Unique Ru nanoclusters confined in carbon molecular sieve coatings with tailoring sub-4 Å ultramicropores as a highly efficient and CO-tolerant hydrogen oxidation electrocatalyst

Developing highly efficient and CO-tolerant hydrogen oxidation electrocatalysts is crucial for anion exchange membrane fuel cells (AEMFC). In this work, a unique carbon molecular sieve (CMS) coating strategy is demonstrated for Ru nanoclusters, featuring strongly size sieving ultramicropores, which act as a highly efficient and CO-tolerant hydrogen electrocatalyst in alkaline conditions. The CMS coating thickness and pore size could be regulated by low-temperature carbonization of polydopamine which was beforehand in-situ polymerized over the Ru nanoclusters.
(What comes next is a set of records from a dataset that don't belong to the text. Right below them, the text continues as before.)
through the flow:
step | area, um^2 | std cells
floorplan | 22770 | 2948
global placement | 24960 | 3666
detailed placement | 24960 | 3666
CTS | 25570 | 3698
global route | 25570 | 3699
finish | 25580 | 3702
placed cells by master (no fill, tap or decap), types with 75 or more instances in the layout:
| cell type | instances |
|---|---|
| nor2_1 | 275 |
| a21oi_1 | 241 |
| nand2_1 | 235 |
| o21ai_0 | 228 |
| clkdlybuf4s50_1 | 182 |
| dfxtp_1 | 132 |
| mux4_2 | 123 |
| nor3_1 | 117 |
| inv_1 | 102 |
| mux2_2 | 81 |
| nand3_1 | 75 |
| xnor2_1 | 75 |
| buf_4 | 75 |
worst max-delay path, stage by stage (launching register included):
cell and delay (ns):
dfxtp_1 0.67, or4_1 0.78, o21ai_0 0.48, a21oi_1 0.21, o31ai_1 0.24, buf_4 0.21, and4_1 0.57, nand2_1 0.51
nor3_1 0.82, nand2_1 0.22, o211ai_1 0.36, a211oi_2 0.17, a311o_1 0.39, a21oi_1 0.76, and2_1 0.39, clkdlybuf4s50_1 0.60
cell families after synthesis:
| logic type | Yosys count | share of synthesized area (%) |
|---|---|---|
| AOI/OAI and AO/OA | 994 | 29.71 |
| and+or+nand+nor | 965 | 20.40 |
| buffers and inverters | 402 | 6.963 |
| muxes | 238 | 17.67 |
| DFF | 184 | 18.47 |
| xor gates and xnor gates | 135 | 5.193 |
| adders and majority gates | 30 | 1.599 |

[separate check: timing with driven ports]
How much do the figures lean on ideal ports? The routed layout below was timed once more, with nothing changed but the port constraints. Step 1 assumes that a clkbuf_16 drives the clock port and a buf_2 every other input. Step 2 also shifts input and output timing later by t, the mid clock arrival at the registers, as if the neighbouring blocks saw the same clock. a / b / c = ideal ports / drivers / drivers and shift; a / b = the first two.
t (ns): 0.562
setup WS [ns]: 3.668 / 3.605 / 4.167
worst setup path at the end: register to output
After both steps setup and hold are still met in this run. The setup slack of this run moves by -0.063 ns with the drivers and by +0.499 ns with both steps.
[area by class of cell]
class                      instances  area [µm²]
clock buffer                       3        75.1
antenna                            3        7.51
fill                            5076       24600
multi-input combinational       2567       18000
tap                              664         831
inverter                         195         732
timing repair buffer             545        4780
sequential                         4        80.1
This design comes from an exercise in tuning for a short achievable clock period and few clock cycles per item on the open sky130 flow, not from production work. The RTL was checked by simulation tests, not by an equivalence proof against the original design. Power figures rest on the tool's default switching activity, not on a simulated workload.

==> flow/flow/run.sh <==
#!/bin/bash
set -euo pipefail
MARGIN=${MARGIN:-6.5}
sed -e "s|\"\${@:-finish}\"|SETUP_SLACK_MARGIN=${MARGIN} \"\${@:-finish}\"|" standard.sh > own_standard.sh
grep -q "SETUP_SLACK_MARGIN=${MARGIN}" own_standard.sh
bash own_standard.sh > make_finish.log 2>&1
==> flow/standard.sh <==
#!/bin/bash
# synth_recipe.tcl (not shown) runs the flow's synth.tcl, then flattens the netlist and writes it again
# the make line also repeats each setting of config.mk as NAME=value (left out here)
make -C /OpenROAD-flow-scripts/flow DESIGN_CONFIG=/design/flow/config.mk WORK_HOME=/design/flow/orfs CLKGATE_MAP_FILE= SYNTH_SCRIPT=/design/flow/synth_recipe.tcl "${@:-finish}"
==> flow/config.mk <==
export PLATFORM = sky130hd
export DESIGN_NAME = intensity_reflector_cluster_detect
export DESIGN_NICKNAME = intensity_reflector_cluster_detect
export VERILOG_FILES = /design/flow/design.v
export SDC_FILE = /design/flow/constraint.sdc
export NUM_CORES = 4
export LEC_CHECK = 0
export ABC_CLOCK_PERIOD_IN_PS = 2500
export CAP_MARGIN = 20
export CORE_MARGIN = 2
export CORE_UTILIZATION = 55
export SETUP_SLACK_MARGIN = 5
export SLEW_MARGIN = 20
==> flow/constraint.sdc <==
create_clock -name core_clock -period 9.0 [get_ports {clk}]
set_input_delay 1.8000 -clock core_clock [delete_from_list [all_inputs] [get_ports {clk}]]
set_output_delay 1.8000 -clock core_clock [all_outputs]
set_load 0.01 [all_outputs]
What follows belongs to an exercise in optimizing a design on an open flow for a short achievable clock period and few clock cycles; a production flow would make more cautious choices. At most, simulation tests tie the RTL to the original design; equivalence was not proved. The flow treats the clock pin as an ideal source, which a real chip does not have.

==> run a: inputs <==
## pipeCpu
module pipeCpu (
  input  logic                  clk,
  input  logic                  rstN,
  input  logic                  imemWrEn,     
  input  pipeCpuPkg::imemAddr_t imemWrAddr,
  input  pipeCpuPkg::word_t     imemWrData,
  output pipeCpuPkg::word_t     pc,
  output logic                  hlt,
  output logic                  wbEn,         
  output pipeCpuPkg::regAddr_t  wbAddr,
  output pipeCpuPkg::word_t     wbData
);
  function automatic logic [15:0] add16(input logic [15:0] a, input logic [15:0] b,
                                        input logic cin);
    logic [15:0] g, p, gg, pp;
    g  = a & b;
    p  = a ^ b;
    gg = g;
    pp = p;
    gg[0] = g[0] | (p[0] & cin);
    for (int d = 1; d < 16; d = d * 2) begin
      for (int i = 15; i >= d; i--) begin
        gg[i] = gg[i] | (pp[i] & gg[i-d]);
        pp[i] = pp[i] & pp[i-d];
      end
    end
    add16 = p ^ {gg[14:0], cin};
  endfunction
  function automatic logic [7:0] add8(input logic [7:0] a, input logic [7:0] b);
    logic [7:0] g, p, gg, pp;
    g  = a & b;
    p  = a ^ b;
    gg = g;
    pp = p;
    for (int d = 1; d < 8; d = d * 2) begin
      for (int i = 7; i >= d; i--) begin
        gg[i] = gg[i] | (pp[i] & gg[i-d]);
        pp[i] = pp[i] & pp[i-d];
      end
    end
    add8 = p ^ {gg[6:0], 1'b0};
  endfunction
  logic [15:0] imem0 [0:63];
  logic [15:0] imem1 [0:63];
  logic [15:0] imem2 [0:63];
  logic [15:0] imem3 [0:63];
  always_ff @(posedge clk) begin
    if (imemWrEn && imemWrAddr[1:0] == 2'd0) imem0[imemWrAddr[7:2]] <= imemWrData;
  end
  ...
Settings: LEC_CHECK=0, CAP_MARGIN=20, CORE_MARGIN=2, CORE_UTILIZATION=65, PLACE_DENSITY=0.75, SETUP_SLACK_MARGIN=4.8, SLEW_MARGIN=20, TNS_END_PERCENT=5; clock period 8.0 ns.
standard.sh (not shown) runs the stock make flow with config.mk's settings and CLKGATE_MAP_FILE= SYNTH_SCRIPT=/design/flow/synth_recipe.tcl, a recipe that flattens the netlist after the stock synthesis.
==> flow/flow/run.sh <==
#!/bin/bash
# Own layout flow: the standard flow (standard.sh, unchanged synthesis),
# with the port buffers made of a plain buffer cell instead of the one
# buffer_ports picks by default (a slow delay cell here).
set -euo pipefail
export BUFFER_PORTS_ARGS="-buffer_cell sky130_fd_sc_hd__buf_4"
bash standard.sh > standard_flow.log 2>&1
==> run b (differences from run a) <==
--- a/flow/design.v
+++ b/flow/design.v
@@ -89,15 +89,15 @@
     if (imemWrEn && imemWrAddr[1:0] == 2'd3) imem3[imemWrAddr[7:2]] <= imemWrData;
   end
   logic [15:0] w0, w1, w2, w3;
   logic [15:0] lineA [0:3];
   logic [15:0] lineB [0:3];
   logic [15:0] lineC [0:3];
   logic [7:0]  fa;
-  logic [63:0] rlOH;                
+  logic [5:0]  rl;
   logic [8:0]  pcD;                 
   logic [1:0]  c;                   
   logic [15:0] m0, m1;
   logic        lineCross;
   always_comb begin
     case (fa[1:0])
       2'd0:    begin m0 = lineA[0]; m1 = lineA[1]; end
@@ -145,53 +145,40 @@
       lineA[3] <= lineB[3];
       lineB[0] <= lineC[0];
       lineB[1] <= lineC[1];
       lineB[2] <= lineC[2];
       lineB[3] <= lineC[3];
     end
   end
-  logic [15:0] lineRead0, lineRead1, lineRead2, lineRead3;
-  always_comb begin
-    lineRead0 = '0;
-    lineRead1 = '0;
-    lineRead2 = '0;
-    lineRead3 = '0;
-    for (int i = 0; i < 64; i++) begin
-      lineRead0 = lineRead0 | ({16{rlOH[i]}} & imem0[i]);
-      lineRead1 = lineRead1 | ({16{rlOH[i]}} & imem1[i]);
-      lineRead2 = lineRead2 | ({16{rlOH[i]}} & imem2[i]);
-      lineRead3 = lineRead3 | ({16{rlOH[i]}} & imem3[i]);
-    end
-  end
   always_ff @(posedge clk) begin
-    lineC[0] <= lineRead0;
-    lineC[1] <= lineRead1;
-    lineC[2] <= lineRead2;
-    lineC[3] <= lineRead3;
+    lineC[0] <= imem0[rl];
+    lineC[1] <= imem1[rl];
+    lineC[2] <= imem2[rl];
+    lineC[3] <= imem3[rl];
   end
   logic [8:0] pcInc1, pcInc2;
   logic [7:0] faInc1, faInc2;
   assign pcInc1 = pcD + 9'd1;
   assign pcInc2 = pcD + 9'd2;
   assign faInc1 = fa + 8'd1;
   assign faInc2 = fa + 8'd2;
   always_ff @(posedge clk or negedge rstN) begin
     if (!rstN) begin
       fa  <= 8'd4;
-      rlOH <= 64'd8;
+      rl  <= 6'd3;
       pcD <= 9'd0;
     end else begin
       if (c == 2'd2) begin
         fa  <= faInc2;
         pcD <= pcInc2;
       end else if (c == 2'd1) begin
         fa  <= faInc1;
         pcD <= pcInc1;
       end
-      if (lineCross) rlOH <= {rlOH[62:0], rlOH[63]};
+      if (lineCross) rl <= rl + 6'd1;
     end
   end
   logic [15:0] rAdd, rOth, rL, rRes;
   logic        rEn, rSelAdd, rSelL;
   logic [3:0]  rDest;
   assign rRes = rSelAdd ? rAdd : rSelL ? rL : rOth;
   logic [15:0] regs [1:15];
@@ -331,27 +318,22 @@
     dSbo   <= p1O && dDest == sRs;
     dSbl   <= p1L && dDest == sRs;
     dSds   <= p1S && dDest == sRd;
     dSdo   <= p1O && dDest == sRd;
     dSdl   <= p1L && dDest == sRd;
   end
   logic [7:0]   lBase, sBaseD, la, sa;
-  logic [255:0] laOH;
   assign lBase  = gLi ? eImm[7:0] : gL2 ? rRes[7:0] : dLb;
   assign sBaseD = gSbi ? eImm[7:0] : gSb2 ? rRes[7:0] : dSb;
   assign la     = add8(lBase, {{4{dLimm[3]}}, dLimm});
   assign sa     = add8(sBaseD, {{4{dSimm[3]}}, dSimm});
-  always_comb begin
-    for (int i = 0; i < 256; i++) laOH[i] = (la == i[7:0]);
-  end
   logic         kSub, kAnd, kNor, kSll, kSrl, kSra, eByp, eSaOK;
   logic         fAs, fAo, fAl, fBs, fBo, fBl, fSbs, fSbo, fSbl, fSds, fSdo, fSdl;
   logic [15:0]  eA, eB, eSd;
   logic [7:0]   eLa, eSb, eSa;
-  logic [255:0] eLaOH;
   logic [3:0]   eSh, eSimm;
   always_ff @(posedge clk or negedge rstN) begin
     if (!rstN) begin
       eW <= 1'b0;
       eS <= 1'b0;
       eH <= 1'b0;
     end else begin
@@ -372,15 +354,14 @@
     eLd   <= dLd;
     eLlb  <= dLlb;
     eImm  <= dImm;
     eSh   <= dSh;
     eA    <= gA2 ? rRes : dA;
     eB    <= gB2 ? rRes : dB;
     eLa   <= la;
-    eLaOH <= laOH;
     eSa   <= sa;
     eSaOK <= !dSlate;
     eSb   <= gSb2 ? rRes[7:0] : dSb;
     eSimm <= dSimm;
     eSd   <= gSd2 ? rRes : dSd;
     eByp  <= dByp;
     fAs   <= dAs;
@@ -411,18 +392,15 @@
   assign sra   = $signed(opA) >>> eSh;
   assign sBase = fwd(fSbs, fSbo, fSbl, {8'd0, eSb});
   assign sAddr = eSaOK ? eSa : add8(sBase[7:0], {{4{eSimm[3]}}, eSimm});
   assign sData = fwd(fSds, fSdo, fSdl, eSd);
   logic        mS;
   logic [7:0]  mAddr;
   logic [15:0] mData;
-  always_comb begin
-    ldRaw = '0;
-    for (int i = 0; i < 256; i++) ldRaw = ldRaw | ({16{eLaOH[i]}} & dmem[i]);
-  end
+  assign ldRaw = dmem[eLa];
   assign ldv = (eByp && eSa == eLa)   ? sData :
                (mS && mAddr == eLa)    ? mData : ldRaw;
   always_comb begin
     othRes = eImm;                                
     if (kAnd) othRes = opA & opB;
     if (kNor) othRes = ~(opA | opB);
     if (kSll) othRes = shl;
==> flow/flow/run.sh (replaced) <==
#!/bin/bash
# Own layout flow: the standard flow (standard.sh, unchanged synthesis)
# with two changes to how the layout is optimised:
#  - the port buffers use a plain buffer cell instead of the delay cell
#    buffer_ports picks by default;
#  - after placement, before clock tree synthesis, a full setup repair with
#    placement parasitics (post_resize.tcl).
set -euo pipefail
export BUFFER_PORTS_ARGS="-buffer_cell sky130_fd_sc_hd__buf_4"
export POST_RESIZE_TCL="$(pwd)/flow/post_resize.tcl"
bash standard.sh > standard_flow.log 2>&1
==> flow/flow/post_resize.tcl (new file) <==
# Setup repair after placement (ideal clocks, placement parasitics)
repair_timing -setup -setup_margin $::env(SETUP_SLACK_MARGIN) -repair_tns 10 -verbose
==> flow/config.mk (replaced) <==
export PLATFORM = sky130hd
export DESIGN_NAME = pipeCpu
export DESIGN_NICKNAME = pipeCpu
export VERILOG_FILES = /design/flow/design.v
export SDC_FILE = /design/flow/constraint.sdc
export NUM_CORES = 4
export LEC_CHECK = 0
export CAP_MARGIN = 20
export CORE_MARGIN = 2
export CORE_UTILIZATION = 55
export PLACE_DENSITY = 0.7
export SETUP_SLACK_MARGIN = 4.8
export SLEW_MARGIN = 20
export TNS_END_PERCENT = 5
==> run notes <==
status stopped before the end; failing step 3_4_place_resized; Stop Error Error: resize.tcl, 39 can't read "::env(SETUP_SLACK_MARGIN)": no such variable; ranking of synthesized cells by area edfxtp_1, mux4_2, dfxtp_1; FP Rows 296; die height 812 um; post-synthesis compound-gate area fraction 4.22%; Initial Utilization 55.2%; Seq/Total Area, Yosys 74.3%
(the above is from run b)
This design comes from an exercise in tuning for small area, a short achievable clock period and few clock cycles per item on the open sky130 flow, not from production work. Where RTL was checked, it was by simulation tests only, not by an equivalence proof against the original. Only the layout flow was run in run 1; the RTL was not checked for function there. Power and IR drop assume default switching activity.

`flow/config.mk`:
```
export PLATFORM = sky130hd
export DESIGN_NAME = air_quality_index_classifier
export DESIGN_NICKNAME = air_quality_index_classifier
export VERILOG_FILES = /design/flow/design.v
export SDC_FILE = /design/flow/constraint.sdc
export NUM_CORES = 4
export LEC_CHECK = 0
export ABC_AREA = 1
export CAP_MARGIN = 20
export CORE_MARGIN = 2
export CORE_UTILIZATION = 40
export SETUP_SLACK_MARGIN = 5
export SLEW_MARGIN = 20
```
`flow/constraint.sdc`:
```
create_clock -name core_clock -period 10.0 [get_ports {clk}]
set_input_delay 2.0000 -clock core_clock [delete_from_list [all_inputs] [get_ports {clk}]]
set_output_delay 2.0000 -clock core_clock [all_outputs]
set_load 0.01 [all_outputs]
```
This is an optimization exercise on Yosys and OpenROAD, whose aim is small area, a short achievable clock period and few clock cycles per item, not a production implementation. The RTL was checked by simulation tests, not by an equivalence proof against the original design. Power is estimated from default activity; no workload was simulated.

`design.v`:
```
`timescale 1ns / 1ps
`default_nettype none
package mstt_pkg;
	localparam int SLOTS         = 16;
	localparam int INTERVAL_BITS = 24;
	localparam int IDX_W  = (SLOTS > 1) ? $clog2(SLOTS) : 1;
	localparam int IVL_W  = (INTERVAL_BITS < 24) ? INTERVAL_BITS : 24;
	localparam int ID_W   = 16;
	localparam int IN_IVL_W = 24;
	localparam int CNT_W  = 16;
	localparam int CTR_W  = 25;
	localparam int MODE_W = 2;
	localparam int ST_W   = 3;
	localparam logic [MODE_W-1:0] MODE_TICK   = 2'd0;
	localparam logic [MODE_W-1:0] MODE_SET    = 2'd1;
	localparam logic [MODE_W-1:0] MODE_DELETE = 2'd2;
	localparam logic [MODE_W-1:0] MODE_QUERY  = 2'd3;
	localparam logic [ST_W-1:0] ST_ADDED    = 3'd0;
	localparam logic [ST_W-1:0] ST_UPDATED  = 3'd1;
	localparam logic [ST_W-1:0] ST_NOTFOUND = 3'd2;
	localparam logic [ST_W-1:0] ST_FULL     = 3'd3;
	localparam logic [ST_W-1:0] ST_FIRED    = 3'd4;
	localparam logic [ST_W-1:0] ST_OK       = 3'd5;
	typedef struct packed {
		logic load;
		logic step;
		logic finish;
	} mstt_cmd_t;
	typedef struct packed {
		logic idx_last;
	} mstt_stat_t;
endpackage
`default_nettype wire
`timescale 1ns / 1ps
`default_nettype none
module multi_slot_periodic_timer_table_core (
	input  wire logic                           clk,
	input  wire logic                           arst_n,
	input  wire logic                           start,
	output logic                                busy,
	input  wire logic [mstt_pkg::MODE_W-1:0]    mode,
	input  wire logic [mstt_pkg::ID_W-1:0]      req_id,
	input  wire logic [mstt_pkg::IN_IVL_W-1:0]  interval,
	input  wire logic [mstt_pkg::CNT_W-1:0]     repeat_count,
	input  wire logic                           resident,
	input  wire logic                           immediate,
	output logic                                strobe,
	output logic [mstt_pkg::ST_W-1:0]           status,
	output logic [mstt_pkg::ID_W-1:0]           result_id,
	output logic signed [mstt_pkg::CTR_W-1:0]   ticks_left,
	output logic [mstt_pkg::CNT_W-1:0]          count_left,
	output logic                                last
);
	localparam int N  = mstt_pkg::SLOTS;
	localparam int IW = mstt_pkg::ID_W;
	localparam int VW = mstt_pkg::IVL_W;
	localparam int CW = mstt_pkg::CNT_W;
	logic                           s1_v_q;
	logic [mstt_pkg::MODE_W-1:0]    s1_mode_q;
	logic [IW-1:0]                  s1_id_q;
	logic [VW-1:0]                  s1_ivl_q;
	logic [CW-1:0]                  s1_cnt_q;
	logic                           s1_res_q;
	logic                           s1_imm_q;
	logic                           rem_nz_q;
	logic [N-1:0]                   rem_q;
	assign busy = s1_v_q & rem_nz_q;
	always_ff @(posedge clk or negedge arst_n) begin
		if (!arst_n) begin
			s1_v_q <= 1'b0;
		end else if (!busy) begin
			s1_v_q <= start;
		end
	end
	always_ff @(posedge clk) begin
		if (!busy) begin
			s1_mode_q <= mode;
			s1_id_q   <= req_id;
			s1_ivl_q  <= interval[VW-1:0];
			s1_cnt_q  <= repeat_count;
			s1_res_q  <= resident;
			s1_imm_q  <= immediate;
		end
	end
	logic [N-1:0]   valid_q;
	logic [IW-1:0]  id_q  [N];
	logic [VW-1:0]  ivl_q [N];
	logic [VW-1:0]  dl_q  [N];
	logic [CW-1:0]  cnt_q [N];
	logic [N-1:0]   res_q;
	logic [N-1:0]   imm_q;
	logic [N-1:0]   le1_q;      
	logic [VW-1:0]  t_q, nt_q;
	logic [N-1:0]   rl_q;
	logic           rl_fire_q;
	logic [CW-1:0]  pcnt_q;
	logic go, is_tick, is_set, is_del, is_qry, tick_go;
	assign go      = s1_v_q & ~rem_nz_q;
	assign is_tick = (s1_mode_q == mstt_pkg::MODE_TICK);
	assign is_set  = (s1_mode_q == mstt_pkg::MODE_SET);
	assign is_del  = (s1_mode_q == mstt_pkg::MODE_DELETE);
	assign is_qry  = (s1_mode_q == mstt_pkg::MODE_QUERY);
	assign tick_go = go & is_tick;
	logic [VW-1:0] ivl_fix, dl_fix;
	logic [CW-1:0] cnt_rl, cnt_fix;
	logic          fix_z, fix_1;
	always_comb begin
		ivl_fix = '0;
		cnt_rl  = '0;
		for (int s = 0; s < N; s++) begin
			ivl_fix = ivl_fix | (ivl_q[s] & {VW{rl_q[s]}});
			cnt_rl  = cnt_rl  | (cnt_q[s] & {CW{rl_q[s]}});
		end
	end
	assign cnt_fix = rl_fire_q ? (cnt_rl - CW'(cnt_rl != '0)) : pcnt_q;
	assign dl_fix  = t_q + ivl_fix;
	assign fix_z   = (cnt_fix == '0);
	assign fix_1   = (cnt_fix == CW'(1));
	logic [N-1:0] match, fire, free1, wr;
	logic [N-1:0] valid_lo;    
	logic         found, full;
	always_comb begin
		valid_lo[0] = 1'b1;
		for (int s = 1; s < N; s++)
			valid_lo[s] = valid_lo[s-1] & valid_q[s-1];
	end
	for (genvar s = 0; s < N; s++) begin : g_slot
		logic cz, c1, kill;
		assign match[s] = valid_q[s] & (id_q[s] == s1_id_q);
		assign free1[s] = ~valid_q[s] & valid_lo[s];
		assign fire[s]  = valid_q[s] & (imm_q[s] | le1_q[s] | (~rl_q[s] & (dl_q[s] == nt_q)));
		assign wr[s]    = go & is_set & (found ? match[s] : free1[s]);
		assign cz       = rl_q[s] ? fix_z : (cnt_q[s] == '0);
		assign c1       = rl_q[s] ? fix_1 : (cnt_q[s] == CW'(1));
		assign kill     = ~res_q[s] & (cz | (fire[s] & c1));
		always_ff @(posedge clk or negedge arst_n) begin
			if (!arst_n) begin
				valid_q[s] <= 1'b0;
			end else if (wr[s]) begin
				valid_q[s] <= 1'b1;
			end else if (go & is_del & match[s]) begin
				valid_q[s] <= 1'b0;
			end else if (tick_go & kill) begin
				valid_q[s] <= 1'b0;
			end
		end
		always_ff @(posedge clk) begin
			if (wr[s]) begin
				id_q[s]  <= s1_id_q;
				ivl_q[s] <= s1_ivl_q;
				res_q[s] <= s1_res_q;
				imm_q[s] <= s1_imm_q;
				le1_q[s] <= (s1_ivl_q[VW-1:1] == '0);
			end else if (tick_go) begin
				imm_q[s] <= 1'b0;
			end
			if (rl_q[s]) begin
				dl_q[s]  <= dl_fix;
				cnt_q[s] <= cnt_fix;
			end
		end
	end
	assign found = |match;
	assign full  = &valid_q;
	logic [N-1:0]  fv, fv_first, fv_rest, fv_lo;
	logic          emit, hit_pend;
	logic [IW-1:0] fv_id;
	logic [VW-1:0] q_dl;
	logic [CW-1:0] q_cnt;
	assign fv   = rem_nz_q ? rem_q : (tick_go ? fire : '0);
	assign emit = |fv;
	always_comb begin
		fv_lo[0] = 1'b0;
		for (int s = 1; s < N; s++)
			fv_lo[s] = fv_lo[s-1] | fv[s-1];
		fv_first = fv & ~fv_lo;
		fv_rest  = fv & fv_lo;
		fv_id = '0;
		q_dl  = '0;
		q_cnt = '0;
		for (int s = 0; s < N; s++) begin
			fv_id = fv_id | (id_q[s]  & {IW{fv_first[s]}});
			q_dl  = q_dl  | (dl_q[s]  & {VW{match[s]}});
			q_cnt = q_cnt | (cnt_q[s] & {CW{match[s]}});
		end
	end
	assign hit_pend = |(match & rl_q);
	always_ff @(posedge clk or negedge arst_n) begin
		if (!arst_n) begin
			t_q       <= '0;
			nt_q      <= VW'(1);
			rl_q      <= '0;
			rl_fire_q <= 1'b0;
		end else begin
			if (tick_go) begin
				t_q  <= nt_q;
				nt_q <= nt_q + VW'(1);
			end
			rl_q      <= emit ? fv_first : wr;
			rl_fire_q <= emit;
		end
	end
	always_ff @(posedge clk) begin
		if (go & is_set)
			pcnt_q <= s1_cnt_q;
	end
	logic                          strobe_q;
	logic [mstt_pkg::ST_W-1:0]     status_q;
	logic [IW-1:0]                 result_id_q;
	logic [VW-1:0]                 ticks_q;
	logic [CW-1:0]                 count_q;
	logic                          last_q;
	always_ff @(posedge clk or negedge arst_n) begin
		if (!arst_n) begin
			strobe_q <= 1'b0;
			rem_nz_q <= 1'b0;
			rem_q    <= '0;
		end else begin
			strobe_q <= rem_nz_q | go;
			rem_q    <= fv_rest;
			rem_nz_q <= |fv_rest;
		end
	end
	always_ff @(posedge clk) begin
		if (rem_nz_q | tick_go) begin
			ticks_q     <= '0;
			count_q     <= '0;
			if (emit) begin
				status_q    <= mstt_pkg::ST_FIRED;
				result_id_q <= fv_id;
				last_q      <= ~|fv_rest;
			end else begin
				status_q    <= mstt_pkg::ST_OK;
				result_id_q <= '0;
				last_q      <= 1'b1;
			end
		end else if (go) begin
			result_id_q <= s1_id_q;
			last_q      <= 1'b1;
			ticks_q     <= '0;
			count_q     <= '0;
			if (is_set) begin
				status_q <= found ? mstt_pkg::ST_UPDATED :
				            full  ? mstt_pkg::ST_FULL : mstt_pkg::ST_ADDED;
			end else begin
				status_q <= found ? mstt_pkg::ST_OK : mstt_pkg::ST_NOTFOUND;
				if (is_qry & found) begin
					ticks_q <= hit_pend ? ivl_fix : (q_dl - t_q);
					count_q <= hit_pend ? cnt_fix : q_cnt;
				end
			end
		end
	end
	assign strobe     = strobe_q;
	assign status     = status_q;
	assign result_id  = result_id_q;
	assign ticks_left = {1'b0, ticks_q};
	assign count_left = count_q;
	assign last       = last_q;
endmodule
`default_nettype wire
```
It is demonstrated that dominant sub-4 Å ultramicropores in Ru@NC/C-400 are beneficial for H2/CO separation. Taking advantage of such a physical sieving barrier, along with the electronic modulation of Ru by the carbon coating layer, the CO adsorption over the Ru surface is suppressed and meanwhile, the hydrogen/oxygen species adsorption energy is optimized. The Ru@NC/C-400 catalyst exhibits exceptional HOR activity with a specific activity of 0.30 mA cm-2Ru and a mass activity of 0.25 A mg−1 Ru, which are 3-folds and 1.7-folds of the counterpart Pt/C catalyst, respectively. More importantly, the catalyst is highly tolerant to CO. In the presence of 100 ppm CO, the HOR current with the Ru@NC/C-400 catalyst lowers by just 9.5%, but the Pt/C catalyst drops by 33.3% in the chronoamperometry test. This work highlights the tremendous potential of the encapsulating approach in refreshing catalyst performances via rationally engineering the encapsulating layer structures.